No. 82 Wing Training Flight is a Royal Australian Air Force flight which was established in January 2020 to provide training for No. 82 Wing. It is equipped with six Boeing F/A-18F Super Hornets.

==History and role==

Until 2015, No. 6 Squadron was the operational conversion unit responsible for preparing RAAF aircrew to operate Boeing F/A-18F Super Hornet aircraft. During that year, the squadron relinquished the training role ahead of being re-equipped with Boeing EA-18G Growler electronic attack aircraft. RAAF Super Hornet and Growler aircrew subsequently undertook operational conversion training in the United States with United States Navy units. A flight responsible for refresher training was also established within No. 1 Squadron, the RAAF's operational F/A-18F unit.

No. 82 Wing Training Flight was established in January 2020. It forms part of a two-year trial of returning most Super Hornet operational conversation training in Australia. As part of the trial, some aircrew will be assigned to the flight after completing their initial fighter training with No. 76 Squadron. The RAAF is hopeful that the trial will lead to better outcomes than training the aircrew in the United States, including by ensuring that they are familiar with Australian operational procedures from the outset, as these are not taught by the US Navy.

Upon establishment, No. 82 Wing Training Flight was assigned six F/A-18Fs. The unit's inaugural commander also doubles as the executive officer of No. 82 Wing.

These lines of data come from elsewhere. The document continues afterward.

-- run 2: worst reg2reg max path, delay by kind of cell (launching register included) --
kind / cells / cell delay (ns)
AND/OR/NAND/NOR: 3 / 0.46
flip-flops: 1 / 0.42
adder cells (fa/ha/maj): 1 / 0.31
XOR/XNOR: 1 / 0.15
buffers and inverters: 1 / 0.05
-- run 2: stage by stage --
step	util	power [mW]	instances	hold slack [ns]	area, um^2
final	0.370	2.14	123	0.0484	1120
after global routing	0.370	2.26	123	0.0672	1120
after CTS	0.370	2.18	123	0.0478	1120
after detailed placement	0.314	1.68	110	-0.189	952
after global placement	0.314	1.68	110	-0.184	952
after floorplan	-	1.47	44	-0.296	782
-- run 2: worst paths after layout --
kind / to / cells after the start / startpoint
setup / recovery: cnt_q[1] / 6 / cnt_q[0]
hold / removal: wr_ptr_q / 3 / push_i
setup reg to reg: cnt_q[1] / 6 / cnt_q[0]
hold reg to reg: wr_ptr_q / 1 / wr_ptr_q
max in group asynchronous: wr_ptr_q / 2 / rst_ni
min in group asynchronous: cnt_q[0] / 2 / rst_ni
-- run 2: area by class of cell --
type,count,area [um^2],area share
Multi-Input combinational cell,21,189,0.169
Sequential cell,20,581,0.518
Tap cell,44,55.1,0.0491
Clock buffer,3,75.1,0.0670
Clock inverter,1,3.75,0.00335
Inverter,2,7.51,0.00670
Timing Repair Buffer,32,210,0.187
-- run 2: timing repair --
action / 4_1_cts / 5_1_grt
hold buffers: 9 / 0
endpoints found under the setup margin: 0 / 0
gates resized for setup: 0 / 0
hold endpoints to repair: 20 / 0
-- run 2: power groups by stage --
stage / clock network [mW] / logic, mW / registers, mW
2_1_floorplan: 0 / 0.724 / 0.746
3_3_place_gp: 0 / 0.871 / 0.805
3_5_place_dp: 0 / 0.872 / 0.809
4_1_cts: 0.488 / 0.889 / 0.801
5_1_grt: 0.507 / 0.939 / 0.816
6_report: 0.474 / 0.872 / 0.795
**src/design/bpxh_pkg.sv**
```systemverilog
// Shared types and codes for the board position XOR hash block.
package bpxh_pkg;

  // Field widths of one input item and one result item.
  localparam int COMMAND_W     = 2;
  localparam int KEY_INDEX_W   = 10;
  localparam int KEY_W         = 64;
  localparam int PIECE_W       = 4;
  localparam int SQUARE_W      = 6;
  localparam int CASTLING_W    = 4;
  localparam int EP_SQUARE_W   = 7;
  localparam int FILE_W        = 3;

  // Sizes of the small key stores that follow the piece-square keys.
  localparam int CASTLE_KEYS   = 16;
  localparam int FILE_KEYS     = 8;

  // Depth of the queue between the front and the back.
  localparam int QUEUE_DEPTH   = 4;

  // Command codes carried on the input side.
  localparam logic [COMMAND_W-1:0] CMD_LOAD   = 2'd0;
  localparam logic [COMMAND_W-1:0] CMD_PIECE  = 2'd1;
  localparam logic [COMMAND_W-1:0] CMD_FINISH = 2'd2;

  // Operation kinds decided by the front.
  typedef logic [2:0] kind_t;
  localparam kind_t K_NOP         = 3'd0;
  localparam kind_t K_LOAD_PS     = 3'd1;
  localparam kind_t K_LOAD_CASTLE = 3'd2;
  localparam kind_t K_LOAD_FILE   = 3'd3;
  localparam kind_t K_LOAD_SIDE   = 3'd4;
  localparam kind_t K_PIECE       = 3'd5;
  localparam kind_t K_FINISH      = 3'd6;

  // One classified operation as it travels from the front to the back.
  typedef struct packed {
    kind_t                   kind;
    logic [KEY_INDEX_W-1:0]  key_index;
    logic [KEY_W-1:0]        key_value;
    logic [PIECE_W-1:0]      piece;
    logic [SQUARE_W-1:0]     square;
    logic [CASTLING_W-1:0]   castling;
    logic                    ep_valid;
    logic [FILE_W-1:0]       ep_file;
    logic                    white_to_move;
    logic [CASTLING_W-1:0]   slot;
  } op_t;

  // Status of the back's second stage, watched by the top level.
  typedef struct packed {
    logic  s2_valid;
    kind_t s2_kind;
    logic  s2_go;
    logic  acc_zero;
  } back_stat_t;

endpackage

```
**src/design/bpxh_front.sv**
```systemverilog
// Front part: accepts input items, range checks them and classifies them into operations.
module bpxh_front #(
  parameter int PIECE_KINDS   = 12,
  parameter int BOARD_SQUARES = 64
) (
  input  logic                                   clk,
  input  logic                                   rst,
  input  logic                                   in_valid,
  output logic                                   in_ready,
  input  logic [bpxh_pkg::COMMAND_W-1:0]         command,
  input  logic [bpxh_pkg::KEY_INDEX_W-1:0]       key_index,
  input  logic [bpxh_pkg::KEY_W-1:0]             key_value,
  input  logic [bpxh_pkg::PIECE_W-1:0]           piece,
  input  logic [bpxh_pkg::SQUARE_W-1:0]          square,
  input  logic [bpxh_pkg::CASTLING_W-1:0]        castling,
  input  logic signed [bpxh_pkg::EP_SQUARE_W-1:0] ep_square,
  input  logic                                   white_to_move,
  output logic                                   push,
  output bpxh_pkg::op_t                          push_op,
  input  logic                                   queue_full
);

  localparam int PIECE_KEYS  = PIECE_KINDS * BOARD_SQUARES;
  localparam int CASTLE_BASE = PIECE_KEYS;
  localparam int FILE_BASE   = CASTLE_BASE + bpxh_pkg::CASTLE_KEYS;
  localparam int SIDE_SLOT   = FILE_BASE + bpxh_pkg::FILE_KEYS;
  localparam int IDX_RAW     = $clog2(SIDE_SLOT + 2);
  localparam int IW          = (IDX_RAW > bpxh_pkg::KEY_INDEX_W) ? IDX_RAW
                                                                 : bpxh_pkg::KEY_INDEX_W;

  logic          held_valid;
  bpxh_pkg::op_t held_op;
  bpxh_pkg::op_t op_next;
  logic [IW-1:0] ki;
  logic [IW-1:0] ki_off;

  // The holding register frees up whenever its operation moves into the queue.
  assign push     = held_valid && !queue_full;
  assign in_ready = !held_valid || !queue_full;
  assign push_op  = held_op;

  assign ki = IW'(key_index);

  // Classify the incoming item.
  always_comb begin
    ki_off                = ki - IW'(CASTLE_BASE);
    op_next               = '0;
    op_next.kind          = bpxh_pkg::K_NOP;
    op_next.key_index     = key_index;
    op_next.key_value     = key_value;
    op_next.piece         = piece;
    op_next.square        = square;
    op_next.castling      = castling;
    op_next.white_to_move = white_to_move;
    op_next.ep_file       = ep_square[bpxh_pkg::FILE_W-1:0];
    op_next.ep_valid      = !ep_square[bpxh_pkg::EP_SQUARE_W-1] &&
                            (32'(ep_square[bpxh_pkg::EP_SQUARE_W-2:0]) < BOARD_SQUARES);
    op_next.slot          = ki_off[bpxh_pkg::CASTLING_W-1:0];
    case (command)
      bpxh_pkg::CMD_LOAD: begin
        if (ki < IW'(CASTLE_BASE)) begin
          op_next.kind = bpxh_pkg::K_LOAD_PS;
        end else if (ki < IW'(FILE_BASE)) begin
          op_next.kind = bpxh_pkg::K_LOAD_CASTLE;
        end else if (ki < IW'(SIDE_SLOT)) begin
          op_next.kind = bpxh_pkg::K_LOAD_FILE;
        end else if (ki == IW'(SIDE_SLOT)) begin
          op_next.kind = bpxh_pkg::K_LOAD_SIDE;
        end
      end
      bpxh_pkg::CMD_PIECE: begin
        if ((32'(piece) < PIECE_KINDS) && (32'(square) < BOARD_SQUARES)) begin
          op_next.kind = bpxh_pkg::K_PIECE;
        end
      end
      bpxh_pkg::CMD_FINISH: begin
        op_next.kind = bpxh_pkg::K_FINISH;
      end
      default: begin
        op_next.kind = bpxh_pkg::K_NOP;
      end
    endcase
  end

  // Holding register control.
  always_ff @(posedge clk) begin
    if (rst) begin
      held_valid <= 1'b0;
    end else if (in_valid && in_ready) begin
      held_valid <= 1'b1;
    end else if (push) begin
      held_valid <= 1'b0;
    end
  end

  // Holding register payload.
  always_ff @(posedge clk) begin
    if (in_valid && in_ready) begin
      held_op <= op_next;
    end
  end

endmodule

```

From 26 November to 9 December 2020, Exercise Gauntlet Strike was held at RAAF Base Tindal in the Northern Territory, providing the final qualification activity for operational conversion courses for aircrew trainees.

The flight remained active as of March 2023, when it conducted the periodic Exercise Crimson Dawn as the final stage of the eight month long F/A-18F conversion course. In December 2023 the Department of Defence noted that the most recent iteration of Exercise Crimson Dawn had been conducted by a unit called No. 1 Squadron Training Flight.